Using the ADA Standards of Care as a guide, what would be the best response to LC concerns?

Answer Choices:

  1. Your concern is valid, but restarting the statin is mandatory. Everyone with type 2 diabetes should be on one without exception.
  2. While statins may slightly increase the risk of type 2 diabetes, their benefits in preventing cardiovascular events outweigh the risks for most people. Let’s talk about your personal risks and explore if continuing a statin is right for you.
  3. Stopping your statin was a good idea. There are other medications that don’t carry any risk of increasing diabetes incidence.
  4. We can focus solely on lifestyle changes to manage both your cholesterol and diabetes.

Getting to the Best Answer

If you are thinking about taking the certification exam, this practice test question will set you up for success.

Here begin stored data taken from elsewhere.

**config.mk**
```make
export PLATFORM = sky130hd
export DESIGN_NAME = btn_clasificador
export DESIGN_NICKNAME = d
export VERILOG_FILES = /design/src/rtl/btn_clasificador.sv
export SDC_FILE = /design/constraint.sdc
export NUM_CORES = 1
export LEC_CHECK = 0
export BUFFER_PORTS_ARGS = -buffer_cell sky130_fd_sc_hd__buf_2
export CAP_MARGIN = 20
export CORE_ASPECT_RATIO = 1.25
export CORE_MARGIN = 1
export CORE_UTILIZATION = 40
export CTS_CLUSTER_SIZE = 40
export DETAILED_ROUTE_END_ITERATION = 7
export PLACE_DENSITY_LB_ADDON = 0.08
export SKIP_LAST_GASP = 1
export SLEW_MARGIN = 20
export SYNTH_ARGS = -nofsm -noshare
export SYNTH_HDL_FRONTEND = slang
export SYNTH_SLANG_ARGS = --single-unit
```
**constraint.sdc**
```tcl
create_clock -name clk -period 3.2 [get_ports clk]
set_input_delay 0.48 -clock clk [delete_from_list [all_inputs] [get_ports clk]]
set_output_delay 0.48 -clock clk [all_outputs]
set_load 0.02 [all_outputs]
```
[src/rtl/key_press_conditioner.sv]
// Key conditioner: synchronises raw active-low buttons, debounces them in CE ticks
// and emits one-clk press/release pulses. `KEYCOND_TIE_CANCEL_EN drops coincident presses.
module key_press_conditioner #(
    parameter int NUM_KEYS    = 4,
    parameter int SYNC_STAGES = 2,
    parameter int DB_TICKS    = 3
) (
    input  logic                clk,
    input  logic                reset,
    input  logic                CE,
    input  logic [NUM_KEYS-1:0] key_n,
    output logic [NUM_KEYS-1:0] key_level,
    output logic [NUM_KEYS-1:0] key_press,
    output logic [NUM_KEYS-1:0] key_release,
    output logic                any_press
);
    localparam int CW = $clog2(DB_TICKS + 1);

    logic [NUM_KEYS-1:0] sync_q [SYNC_STAGES];
    logic [CW-1:0]       cnt_q  [NUM_KEYS];
    logic [CW-1:0]       cnt_d  [NUM_KEYS];
    logic [NUM_KEYS-1:0] level_q, level_d;
    logic [NUM_KEYS-1:0] press_q, press_d;
    logic [NUM_KEYS-1:0] release_q, release_d;
    logic [NUM_KEYS-1:0] rise;
    logic                any_q, any_d;
    logic [NUM_KEYS-1:0] s;

    // Last synchroniser stage, inverted so that 1 means pressed.
    assign s = ~sync_q[SYNC_STAGES-1];

    always_ff @(posedge clk) begin
        if (reset) begin
            for (int i = 0; i < SYNC_STAGES; i++) sync_q[i] <= '1;
            for (int k = 0; k < NUM_KEYS; k++) cnt_q[k] <= '0;
            level_q   <= '0;
            press_q   <= '0;
            release_q <= '0;
            any_q     <= 1'b0;
        end else begin
            sync_q[0] <= key_n;
            for (int i = 1; i < SYNC_STAGES; i++) sync_q[i] <= sync_q[i-1];
            cnt_q     <= cnt_d;
            level_q   <= level_d;
            press_q   <= press_d;
            release_q <= release_d;
            any_q     <= any_d;
        end
    end

    always_comb begin
        level_d = level_q;
        for (int k = 0; k < NUM_KEYS; k++) begin
            cnt_d[k] = cnt_q[k];
            if (CE) begin
                if (s[k] == level_q[k]) begin
                    cnt_d[k] = '0;
                end else if (int'(cnt_q[k]) + 1 >= DB_TICKS) begin
                    level_d[k] = s[k];
                    cnt_d[k]   = '0;
                end else begin
                    cnt_d[k] = cnt_q[k] + CW'(1);
                end
            end
        end
        rise      = level_d & ~level_q;
        release_d = level_q & ~level_d;
        press_d   = rise;
`ifdef KEYCOND_TIE_CANCEL_EN
        // Exact ties between players are resolved by letting nobody move.
        if ($countones(rise) > 1) press_d = '0;
`endif
        any_d = |press_d;
    end

    assign key_level   = level_q;
    assign key_press   = press_q;
    assign key_release = release_q;
    assign any_press   = any_q;
endmodule

[config.mk]
export PLATFORM = sky130hd
export DESIGN_NAME = key_press_conditioner
export DESIGN_NICKNAME = d
export VERILOG_FILES = /design/src/rtl/key_press_conditioner.sv
export SDC_FILE = /design/constraint.sdc
export NUM_CORES = 1
export LEC_CHECK = 0
export ABC_AREA = 1
export ABC_CLOCK_PERIOD_IN_PS = 800
export CORE_ASPECT_RATIO = 1.5
export CORE_MARGIN = 3
export CORE_UTILIZATION = 30
export CTS_CLUSTER_SIZE = 24
export DETAILED_ROUTE_END_ITERATION = 10
export REMOVE_ABC_BUFFERS = 1
export SLEW_MARGIN = 30
export SYNTH_ARGS = -nofsm -noshare
export SYNTH_HDL_FRONTEND = slang
export SYNTH_SLANG_ARGS = --single-unit
[constraint.sdc]
create_clock -name clk -period 0.8 [get_ports clk]
set_input_delay 0.16 -clock clk [delete_from_list [all_inputs] [get_ports clk]]
set_output_delay 0.16 -clock clk [all_outputs]
set_load 0.01 [all_outputs]
==> results of run 1 <==
power by group:
part | switching [µW] | internal, µW
Sequential | 14.8 | 1470
Combinational | 96.4 | 86.1
Clock | 522 | 680
layout make-up:
type | count | area share
timing repair buffer | 33 | 0.187
clock buffer | 7 | 0.0543
tap | 40 | 0.0315
inverter | 19 | 0.0528
sequential | 29 | 0.376
multi-input combinational | 75 | 0.298
per-stage QoR:
| step | TNS [ps] | area [µm²] | util |
|---|---|---|---|
| after floorplan | -31.1 | 1030 | - |
| after global placement | -13880 | 1380 | 0.419 |
| after detailed placement | -14270 | 1380 | 0.419 |
| after CTS | -1570 | 1450 | 0.443 |
| after global routing | -2400 | 1590 | 0.484 |
| final | -1330 | 1590 | 0.484 |
synth_stat cells:
| master | instances |
|---|---|
| a21oi_1 | 7 |
| nand2_1 | 23 |
| nand3_1 | 6 |
| or2_1 | 2 |
| buf_2 | 1 |
| a21oi_2 | 2 |
| buf_6 | 2 |
| inv_1 | 17 |
| nor3_1 | 2 |
| inv_2 | 1 |
| o21ai_1 | 5 |
| nor2_4 | 2 |
| nand4_1 | 2 |
| o21ai_0 | 2 |
| nor2_1 | 12 |
| nor2_2 | 1 |
| or2_2 | 6 |
| a211oi_1 | 1 |
| inv_4 | 1 |
| nand3_2 | 2 |
| dfxtp_1 | 29 |
worst paths after layout:
path	start	end	slack [ps]	cells past startpoint
worst max-delay path	key_level[3]	key_level[3]	-120	1
worst min-delay path	reset	cnt_q[1]	390	3
worst max register to register	key_level[1]	cnt_q[5]	-100	6
worst min register to register	sync_q[0][1]	sync_q[0][5]	400	1
sequential cells by signal, summed over array words and instances (netlist names):
register	cells
any_press	1
sync_q	8
key_press	4
cnt_q	8
key_release	4
key_level	4
===== config.mk =====
export PLATFORM = sky130hd
export DESIGN_NAME = hb_target_lite
export DESIGN_NICKNAME = d
export VERILOG_FILES = /design/src/rtl/hb_target_lite.sv
export SDC_FILE = /design/constraint.sdc
export NUM_CORES = 1
export LEC_CHECK = 0
export BUFFER_PORTS_ARGS = -buffer_cell sky130_fd_sc_hd__buf_2
export CAP_MARGIN = 20
export CORE_MARGIN = 2
export CORE_UTILIZATION = 55
export DETAILED_ROUTE_END_ITERATION = 12
export GPL_ROUTABILITY_DRIVEN = 0
export PLACE_DENSITY = 0.8
export SLEW_MARGIN = 20
export SYNTH_ARGS = -nofsm -noshare
export SYNTH_HDL_FRONTEND = slang
export SYNTH_SLANG_ARGS = --single-unit

===== constraint.sdc =====
create_clock -name wb_clk_i -period 3.85 [get_ports wb_clk_i]
set_clock_uncertainty 0.05 [all_clocks]
set_input_delay 0.77 -clock wb_clk_i [delete_from_list [all_inputs] [get_ports wb_clk_i]]
set_output_delay 0.77 -clock wb_clk_i [all_outputs]
set_load 0.1 [all_outputs]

Test writers anticipate possible answers based on the details in the question. They will wave those “juicy answers” right under your nose. Your job is to weed through the particulars, pluck out the most important elements and choose the BEST answer.

Answer 1 is incorrect. 1.40% chose this answer. “Your concern is valid, but restarting the statin is mandatory. Everyone with type 2 diabetes should be on one without exception.” Although statins are recommended for most people with diabetes, especially those over 40, the ADA emphasizes individualized care. There may be specific cases where statin use is not appropriate. Mandatory recommendations fail to consider individual preferences and circumstances, which are central to person-centered care. 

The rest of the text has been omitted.